Integration of Bayesian analysis for eutrophication prediction and assessment in a landscape lake.

Abstract

Eutrophication models have been widely used to assess water quality in landscape lakes. Because flow rate in landscape lakes is relatively low and similar to that of natural lakes, eutrophication is more dominant in landscape lakes. To assess the risk of eutrophication in landscape lakes, a set of dynamic equations was developed to simulate lake water quality for total nitrogen (TN), total phosphorous (TP), dissolve oxygen (DO) and chlorophyll a (Chl a). Firstly, the Bayesian calibration results were described. Moreover, the ability of the model to reproduce adequately the observed mean patterns and major cause-effect relationships for water quality conditions in landscape lakes were presented. Two loading scenarios were used. A Monte Carlo algorithm was applied to calculate the predicated water quality distributions, which were used in the established hierarchical assessment system for lake water quality risk. The important factors affecting the lake water quality risk were defined using linear regression analysis.
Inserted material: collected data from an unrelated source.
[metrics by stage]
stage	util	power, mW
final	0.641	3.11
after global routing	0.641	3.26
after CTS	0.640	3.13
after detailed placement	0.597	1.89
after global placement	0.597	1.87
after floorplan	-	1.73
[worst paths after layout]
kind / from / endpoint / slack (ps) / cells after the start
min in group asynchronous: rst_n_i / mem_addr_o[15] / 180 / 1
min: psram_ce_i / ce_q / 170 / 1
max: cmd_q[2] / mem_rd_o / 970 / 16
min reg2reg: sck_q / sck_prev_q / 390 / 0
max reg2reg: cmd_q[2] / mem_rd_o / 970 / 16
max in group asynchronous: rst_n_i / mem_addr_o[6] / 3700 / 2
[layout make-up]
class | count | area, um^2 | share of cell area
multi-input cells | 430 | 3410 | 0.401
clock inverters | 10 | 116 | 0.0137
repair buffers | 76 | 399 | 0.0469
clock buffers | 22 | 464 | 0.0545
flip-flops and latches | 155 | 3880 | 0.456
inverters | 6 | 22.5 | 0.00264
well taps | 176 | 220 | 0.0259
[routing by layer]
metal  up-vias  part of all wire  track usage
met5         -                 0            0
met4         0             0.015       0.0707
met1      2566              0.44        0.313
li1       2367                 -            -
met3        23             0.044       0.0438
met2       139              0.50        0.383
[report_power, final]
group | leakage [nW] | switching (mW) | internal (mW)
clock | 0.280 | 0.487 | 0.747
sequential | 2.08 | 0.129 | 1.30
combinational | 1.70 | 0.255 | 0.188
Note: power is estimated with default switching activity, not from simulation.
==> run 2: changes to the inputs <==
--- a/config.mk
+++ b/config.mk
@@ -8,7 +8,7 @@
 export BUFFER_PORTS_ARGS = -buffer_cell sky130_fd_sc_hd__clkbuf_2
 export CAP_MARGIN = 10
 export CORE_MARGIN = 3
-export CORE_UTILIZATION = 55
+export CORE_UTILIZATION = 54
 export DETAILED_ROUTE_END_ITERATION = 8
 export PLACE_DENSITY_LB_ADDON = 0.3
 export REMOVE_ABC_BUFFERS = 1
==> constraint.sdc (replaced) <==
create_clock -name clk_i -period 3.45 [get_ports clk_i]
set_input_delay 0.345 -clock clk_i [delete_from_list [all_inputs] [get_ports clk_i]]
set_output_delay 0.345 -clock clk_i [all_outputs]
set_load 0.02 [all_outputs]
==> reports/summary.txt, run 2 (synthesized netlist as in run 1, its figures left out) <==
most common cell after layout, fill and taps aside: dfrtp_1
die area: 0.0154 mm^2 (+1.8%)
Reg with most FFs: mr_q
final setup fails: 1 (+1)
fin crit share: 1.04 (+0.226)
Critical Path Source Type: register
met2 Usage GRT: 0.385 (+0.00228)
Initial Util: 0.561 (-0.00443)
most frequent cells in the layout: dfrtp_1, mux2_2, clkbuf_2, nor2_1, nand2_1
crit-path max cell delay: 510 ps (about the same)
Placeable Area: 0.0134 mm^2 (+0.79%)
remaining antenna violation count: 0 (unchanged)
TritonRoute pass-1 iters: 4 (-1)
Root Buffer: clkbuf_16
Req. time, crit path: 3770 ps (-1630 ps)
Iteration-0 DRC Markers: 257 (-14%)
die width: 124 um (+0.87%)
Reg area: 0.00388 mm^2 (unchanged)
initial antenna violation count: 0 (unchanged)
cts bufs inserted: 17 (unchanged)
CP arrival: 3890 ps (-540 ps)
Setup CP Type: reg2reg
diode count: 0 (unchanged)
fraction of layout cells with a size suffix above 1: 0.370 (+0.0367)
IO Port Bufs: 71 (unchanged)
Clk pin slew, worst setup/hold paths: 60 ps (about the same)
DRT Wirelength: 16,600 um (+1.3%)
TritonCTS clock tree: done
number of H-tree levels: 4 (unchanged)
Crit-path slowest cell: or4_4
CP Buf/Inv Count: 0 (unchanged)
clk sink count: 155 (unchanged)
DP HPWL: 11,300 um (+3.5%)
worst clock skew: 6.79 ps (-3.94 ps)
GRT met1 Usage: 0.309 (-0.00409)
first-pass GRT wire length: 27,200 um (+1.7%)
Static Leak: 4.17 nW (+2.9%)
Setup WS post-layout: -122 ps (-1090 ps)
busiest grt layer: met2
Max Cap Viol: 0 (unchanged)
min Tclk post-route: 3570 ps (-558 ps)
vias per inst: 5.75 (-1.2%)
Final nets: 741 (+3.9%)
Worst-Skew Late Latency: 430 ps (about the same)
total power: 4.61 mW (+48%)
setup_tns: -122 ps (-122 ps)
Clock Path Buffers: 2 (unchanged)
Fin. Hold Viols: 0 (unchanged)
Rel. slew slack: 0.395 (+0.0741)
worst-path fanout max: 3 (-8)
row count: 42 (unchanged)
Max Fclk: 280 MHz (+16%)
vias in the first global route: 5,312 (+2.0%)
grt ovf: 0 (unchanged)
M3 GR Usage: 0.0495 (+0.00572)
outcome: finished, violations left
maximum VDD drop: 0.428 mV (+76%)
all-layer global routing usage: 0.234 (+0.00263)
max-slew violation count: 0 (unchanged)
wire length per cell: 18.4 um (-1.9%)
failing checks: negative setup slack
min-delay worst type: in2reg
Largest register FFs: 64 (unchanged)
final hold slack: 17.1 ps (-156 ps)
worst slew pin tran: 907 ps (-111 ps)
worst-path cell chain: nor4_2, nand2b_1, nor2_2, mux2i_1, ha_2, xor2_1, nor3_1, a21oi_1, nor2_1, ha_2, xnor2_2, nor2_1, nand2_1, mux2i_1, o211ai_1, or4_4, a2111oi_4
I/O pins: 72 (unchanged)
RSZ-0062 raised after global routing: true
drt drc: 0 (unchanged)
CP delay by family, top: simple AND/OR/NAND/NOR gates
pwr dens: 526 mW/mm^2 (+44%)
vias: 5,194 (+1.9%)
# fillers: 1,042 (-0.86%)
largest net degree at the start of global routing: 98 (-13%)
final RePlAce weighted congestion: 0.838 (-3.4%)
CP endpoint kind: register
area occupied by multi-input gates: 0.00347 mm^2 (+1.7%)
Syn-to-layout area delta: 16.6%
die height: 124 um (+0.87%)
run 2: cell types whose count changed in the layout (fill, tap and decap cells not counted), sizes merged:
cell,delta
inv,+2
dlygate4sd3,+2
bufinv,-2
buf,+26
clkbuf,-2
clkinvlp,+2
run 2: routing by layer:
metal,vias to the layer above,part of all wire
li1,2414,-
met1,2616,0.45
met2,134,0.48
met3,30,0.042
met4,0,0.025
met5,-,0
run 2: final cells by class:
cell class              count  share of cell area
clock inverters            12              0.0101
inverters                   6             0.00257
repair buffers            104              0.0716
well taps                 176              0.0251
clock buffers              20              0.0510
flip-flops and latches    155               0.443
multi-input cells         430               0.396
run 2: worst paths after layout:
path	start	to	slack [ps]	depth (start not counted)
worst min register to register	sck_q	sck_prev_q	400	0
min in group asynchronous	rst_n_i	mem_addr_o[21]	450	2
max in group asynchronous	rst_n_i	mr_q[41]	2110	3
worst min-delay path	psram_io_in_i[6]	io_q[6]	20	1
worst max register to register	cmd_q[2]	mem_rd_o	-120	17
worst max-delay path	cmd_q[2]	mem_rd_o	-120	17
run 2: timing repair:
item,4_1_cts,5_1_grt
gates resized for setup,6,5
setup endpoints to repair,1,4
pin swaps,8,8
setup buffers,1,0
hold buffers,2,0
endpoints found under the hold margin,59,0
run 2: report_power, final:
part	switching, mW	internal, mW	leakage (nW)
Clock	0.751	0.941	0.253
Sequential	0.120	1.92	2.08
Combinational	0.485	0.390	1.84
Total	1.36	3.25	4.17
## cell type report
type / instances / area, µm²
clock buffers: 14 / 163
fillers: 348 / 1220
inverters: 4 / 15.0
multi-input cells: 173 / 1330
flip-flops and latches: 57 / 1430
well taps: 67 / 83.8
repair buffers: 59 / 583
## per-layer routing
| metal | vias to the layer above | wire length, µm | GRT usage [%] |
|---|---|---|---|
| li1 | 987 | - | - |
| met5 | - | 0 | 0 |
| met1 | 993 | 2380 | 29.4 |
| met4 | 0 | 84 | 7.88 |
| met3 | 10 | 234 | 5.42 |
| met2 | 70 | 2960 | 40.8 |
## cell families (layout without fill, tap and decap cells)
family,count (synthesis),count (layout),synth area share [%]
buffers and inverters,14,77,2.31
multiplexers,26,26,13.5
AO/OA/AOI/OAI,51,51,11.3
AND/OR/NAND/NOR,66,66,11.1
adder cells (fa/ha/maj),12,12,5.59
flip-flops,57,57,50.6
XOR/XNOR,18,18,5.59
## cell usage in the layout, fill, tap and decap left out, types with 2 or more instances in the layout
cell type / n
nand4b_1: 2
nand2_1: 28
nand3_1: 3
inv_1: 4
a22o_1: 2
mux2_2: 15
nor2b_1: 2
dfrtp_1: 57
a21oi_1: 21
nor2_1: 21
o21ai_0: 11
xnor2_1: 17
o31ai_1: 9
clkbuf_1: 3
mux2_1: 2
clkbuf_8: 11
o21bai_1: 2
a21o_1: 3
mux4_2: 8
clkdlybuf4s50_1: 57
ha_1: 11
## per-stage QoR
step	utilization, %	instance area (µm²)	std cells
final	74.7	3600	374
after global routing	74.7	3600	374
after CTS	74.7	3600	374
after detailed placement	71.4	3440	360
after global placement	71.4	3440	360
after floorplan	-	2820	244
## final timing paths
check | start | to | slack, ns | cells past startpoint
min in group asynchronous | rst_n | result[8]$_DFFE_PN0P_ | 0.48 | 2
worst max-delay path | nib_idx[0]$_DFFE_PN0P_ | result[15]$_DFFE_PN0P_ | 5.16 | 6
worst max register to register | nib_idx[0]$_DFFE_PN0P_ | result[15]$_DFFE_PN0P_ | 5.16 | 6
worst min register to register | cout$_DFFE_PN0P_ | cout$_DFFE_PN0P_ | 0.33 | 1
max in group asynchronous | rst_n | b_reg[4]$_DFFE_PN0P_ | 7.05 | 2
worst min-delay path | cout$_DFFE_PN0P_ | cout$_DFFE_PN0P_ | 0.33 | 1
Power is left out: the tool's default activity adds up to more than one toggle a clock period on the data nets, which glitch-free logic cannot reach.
### src/rtl/mult_retire_pkg.sv
// mult_retire_pkg: shared types and constants for the multiplier retire path.
//   DEF_PPL_STAGE : default multiplier latency in cycles
//   REG_AW        : register-address width
//   mult_type_e   : multiply signedness codes
//   slot_t        : one tracking-pipeline slot
//   wb_ent_t      : one buffered writeback entry
package mult_retire_pkg;

    localparam int DEF_PPL_STAGE = 3;
    localparam int REG_AW        = 5;
    localparam int XLEN          = 32;

    typedef enum logic [1:0] {
        MULT_SXS = 2'b00,
        MULT_SXU = 2'b01,
        MULT_UXU = 2'b10,
        MULT_RSV = 2'b11   // reserved, retires as UxU
    } mult_type_e;

    typedef struct packed {
        logic              vld;
        mult_type_e        typ;
        logic              hi;
        logic [REG_AW-1:0] rd;
    } slot_t;

    typedef struct packed {
        logic [REG_AW-1:0] rd;
        logic [XLEN-1:0]   data;
    } wb_ent_t;

    function automatic logic [XLEN-1:0] sel_half(input logic [63:0] p, input logic hi);
        return hi ? p[63:32] : p[31:0];
    endfunction

    function automatic logic [31:0] rd_onehot(input logic [REG_AW-1:0] rd);
        return 32'd1 << rd;
    endfunction

endpackage

### src/rtl/mult_retire_fifo.sv
// mult_retire_fifo: result buffer between the multiplier and writeback.
//   clk, rst      : clock, async active-low reset
//   flush         : empty the buffer on the next edge (wins over push)
//   push, push_ent: enqueue one result
//   pop_ready     : consumer accepts the head entry this cycle
//   head_vld/head : head entry (zeroed when empty)
//   cnt           : number of valid entries
//   ent_vld/ent_rd: per-entry valid and destination, for the busy mask
module mult_retire_fifo
    import mult_retire_pkg::*;
#(
    parameter int DEPTH = 4
) (
    input  logic                          clk,
    input  logic                          rst,
    input  logic                          flush,
    input  logic                          push,
    input  wb_ent_t                       push_ent,
    input  logic                          pop_ready,
    output logic                          head_vld,
    output wb_ent_t                       head,
    output logic [$clog2(DEPTH):0]        cnt,
    output logic [DEPTH-1:0]              ent_vld,
    output logic [DEPTH-1:0][REG_AW-1:0]  ent_rd
);

    localparam int AW = $clog2(DEPTH);

    wb_ent_t [DEPTH-1:0] mem;
    logic    [AW-1:0]    wr_ptr, rd_ptr;
    logic                pop;

    assign head_vld = (cnt != '0);
    assign pop      = head_vld && pop_ready;
    assign head     = head_vld ? mem[rd_ptr] : '0;

    always_comb begin
        for (int i = 0; i < DEPTH; i++) ent_rd[i] = mem[i].rd;
    end

    // Pointers are AW bits wide, so wrap is the natural modulo-DEPTH overflow.
    always_ff @(posedge clk or negedge rst) begin
        if (!rst) begin
            mem     <= '0;
            wr_ptr  <= '0;
            rd_ptr  <= '0;
            cnt     <= '0;
            ent_vld <= '0;
        end else if (flush) begin
            wr_ptr  <= '0;
            rd_ptr  <= '0;
            cnt     <= '0;
            ent_vld <= '0;
        end else begin
            // Clear on pop before set on push so a same-slot push survives.
            if (pop) begin
                ent_vld[rd_ptr] <= 1'b0;
                rd_ptr          <= rd_ptr + 1'b1;
            end
            if (push) begin
                mem[wr_ptr]     <= push_ent;
                ent_vld[wr_ptr] <= 1'b1;
                wr_ptr          <= wr_ptr + 1'b1;
            end
            cnt <= cnt + (AW+1)'(push) - (AW+1)'(pop);
        end
    end

endmodule

### src/rtl/mult_retire.sv
// mult_retire: retire side of the pipelined multiplier.
// Tracks accepted multiplies through a MULT_PPL_STAGE-deep shift register,
// captures the selected product half when the last slot lines up with the
// multiplier output, buffers it, and hands it to writeback over valid/ready.
//   issue_*  : issue handshake and per-op fields; issue_ready_o is credit
//   p_*_i    : multiplier product outputs (SxS, SxU, UxU)
//   wb_*     : writeback handshake, rd and data of the head result
//   busy_mask_o : destinations with a result in flight or buffered
//   flush_i  : drop everything in flight and buffered on the next edge
module mult_retire
    import mult_retire_pkg::*;
#(
    parameter int MULT_PPL_STAGE = DEF_PPL_STAGE,
    parameter int FIFO_DEPTH     = 4
) (
    input  logic              clk,
    input  logic              rst,
    input  logic              flush_i,
    input  logic              issue_valid_i,
    output logic              issue_ready_o,
    input  logic [1:0]        issue_type_i,
    input  logic              issue_hi_i,
    input  logic [REG_AW-1:0] issue_rd_addr_i,
    input  logic [63:0]       p_sxs_i,
    input  logic [63:0]       p_sxu_i,
    input  logic [63:0]       p_uxu_i,
    output logic              wb_valid_o,
    input  logic              wb_ready_i,
    output logic [REG_AW-1:0] wb_rd_addr_o,
    output logic [XLEN-1:0]   wb_data_o,
    output logic [31:0]       busy_mask_o
);

    localparam int FCW = $clog2(FIFO_DEPTH) + 1;
    localparam int CW  = $clog2(FIFO_DEPTH + MULT_PPL_STAGE + 1) + 1;

    slot_t [MULT_PPL_STAGE-1:0]          pipe;
    slot_t                               last;
    logic  [CW-1:0]                      inflight_cnt;
    logic  [FCW-1:0]                     fifo_cnt;
    logic                                fire, push;
    logic  [63:0]                        prod;
    wb_ent_t                             push_ent, head;
    logic  [FIFO_DEPTH-1:0]              ent_vld;
    logic  [FIFO_DEPTH-1:0][REG_AW-1:0]  ent_rd;

    // Credit counts every slot, including x0 ops, so the FIFO never overflows.
    assign issue_ready_o = (inflight_cnt + CW'(fifo_cnt)) < CW'(FIFO_DEPTH);
    assign fire          = issue_valid_i && issue_ready_o && !flush_i;

    assign last = pipe[MULT_PPL_STAGE-1];
    assign push = last.vld && (last.rd != '0);

    always_comb begin
        prod = p_uxu_i;
        case (last.typ)
            MULT_SXS: prod = p_sxs_i;
            MULT_SXU: prod = p_sxu_i;
            default:  prod = p_uxu_i;
        endcase
    end

    assign push_ent = '{rd: last.rd, data: sel_half(prod, last.hi)};

    always_ff @(posedge clk or negedge rst) begin
        if (!rst) begin
            pipe         <= '0;
            inflight_cnt <= '0;
        end else begin
            pipe[0] <= '{vld: fire, typ: mult_type_e'(issue_type_i),
                         hi: issue_hi_i, rd: issue_rd_addr_i};
            for (int k = 1; k < MULT_PPL_STAGE; k++) pipe[k] <= pipe[k-1];
            if (flush_i) begin
                for (int k = 0; k < MULT_PPL_STAGE; k++) pipe[k].vld <= 1'b0;
                inflight_cnt <= '0;
            end else begin
                inflight_cnt <= inflight_cnt + CW'(fire) - CW'(last.vld);
            end
        end
    end

    mult_retire_fifo #(.DEPTH(FIFO_DEPTH)) u_fifo (
        .clk       (clk),
        .rst       (rst),
        .flush     (flush_i),
        .push      (push),
        .push_ent  (push_ent),
        .pop_ready (wb_ready_i),
        .head_vld  (wb_valid_o),
        .head      (head),
        .cnt       (fifo_cnt),
        .ent_vld   (ent_vld),
        .ent_rd    (ent_rd)
    );

    assign wb_rd_addr_o = head.rd;
    assign wb_data_o    = head.data;

    always_comb begin
        busy_mask_o = '0;
        for (int k = 0; k < MULT_PPL_STAGE; k++)
            if (pipe[k].vld) busy_mask_o = busy_mask_o | rd_onehot(pipe[k].rd);
        for (int i = 0; i < FIFO_DEPTH; i++)
            if (ent_vld[i]) busy_mask_o = busy_mask_o | rd_onehot(ent_rd[i]);
        busy_mask_o[0] = 1'b0;
    end

endmodule
### config.mk
export PLATFORM = sky130hd
export DESIGN_NAME = mult_retire
export DESIGN_NICKNAME = d
export VERILOG_FILES = /design/src/rtl/mult_retire_pkg.sv /design/src/rtl/mult_retire_fifo.sv /design/src/rtl/mult_retire.sv
export SDC_FILE = /design/constraint.sdc
export NUM_CORES = 1
export LEC_CHECK = 0
export ABC_CLOCK_PERIOD_IN_PS = 4100
export CORE_ASPECT_RATIO = 0.5
export CORE_UTILIZATION = 51
export CTS_CLUSTER_DIAMETER = 60
export DETAILED_ROUTE_END_ITERATION = 8
export PLACE_DENSITY_LB_ADDON = 0.1
export SKIP_CTS_REPAIR_TIMING = 1
export SLEW_MARGIN = 40
export SYNTH_ARGS = -nofsm -noshare
export SYNTH_HDL_FRONTEND = slang
export SYNTH_SLANG_ARGS = --single-unit
### constraint.sdc
create_clock -name clk -period 4.1 [get_ports clk]
set_clock_uncertainty 0.05 [all_clocks]
set_input_delay 1.23 -clock clk [delete_from_list [all_inputs] [get_ports clk]]
set_output_delay 1.23 -clock clk [all_outputs]
set_load 0.1 [all_outputs]
[config.mk]
export PLATFORM = sky130hd
export DESIGN_NAME = tcp_tx_arbiter
export DESIGN_NICKNAME = d
export VERILOG_FILES = /design/src/rtl/tcp_tx_arb_pkg.sv /design/src/rtl/tcp_rr_picker.sv /design/src/rtl/tcp_tx_arbiter.sv
export SDC_FILE = /design/constraint.sdc
export NUM_CORES = 1
export LEC_CHECK = 0
export BUFFER_PORTS_ARGS = -buffer_cell sky130_fd_sc_hd__buf_2
export CAP_MARGIN = 20
export CORE_MARGIN = 2
export CORE_UTILIZATION = 40
export DETAILED_ROUTE_END_ITERATION = 7
export PLACE_DENSITY_LB_ADDON = 0.15
export SLEW_MARGIN = 30
export SYNTH_ARGS = -nofsm -noshare
export SYNTH_HDL_FRONTEND = slang
export SYNTH_SLANG_ARGS = --single-unit
[constraint.sdc]
create_clock -name clk -period 5.7 [get_ports clk]
set_input_delay 0.285 -clock clk [delete_from_list [all_inputs] [get_ports clk]]
set_output_delay 0.285 -clock clk [all_outputs]
set_load 0.03 [all_outputs]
The results indicated that the variations in the landscape lake receiving recharge water quality caused considerable landscape lake water quality risk in the surrounding area. Moreover, the Chl a concentration in lake water was significantly affected by TP and TN concentrations; the lake TP concentration was the limiting factor for growth of plankton in lake water. The lake water TN concentration provided the basic nutritional requirements. Lastly, lower TN and TP concentrations in the receiving recharge water caused increased lake water quality risk.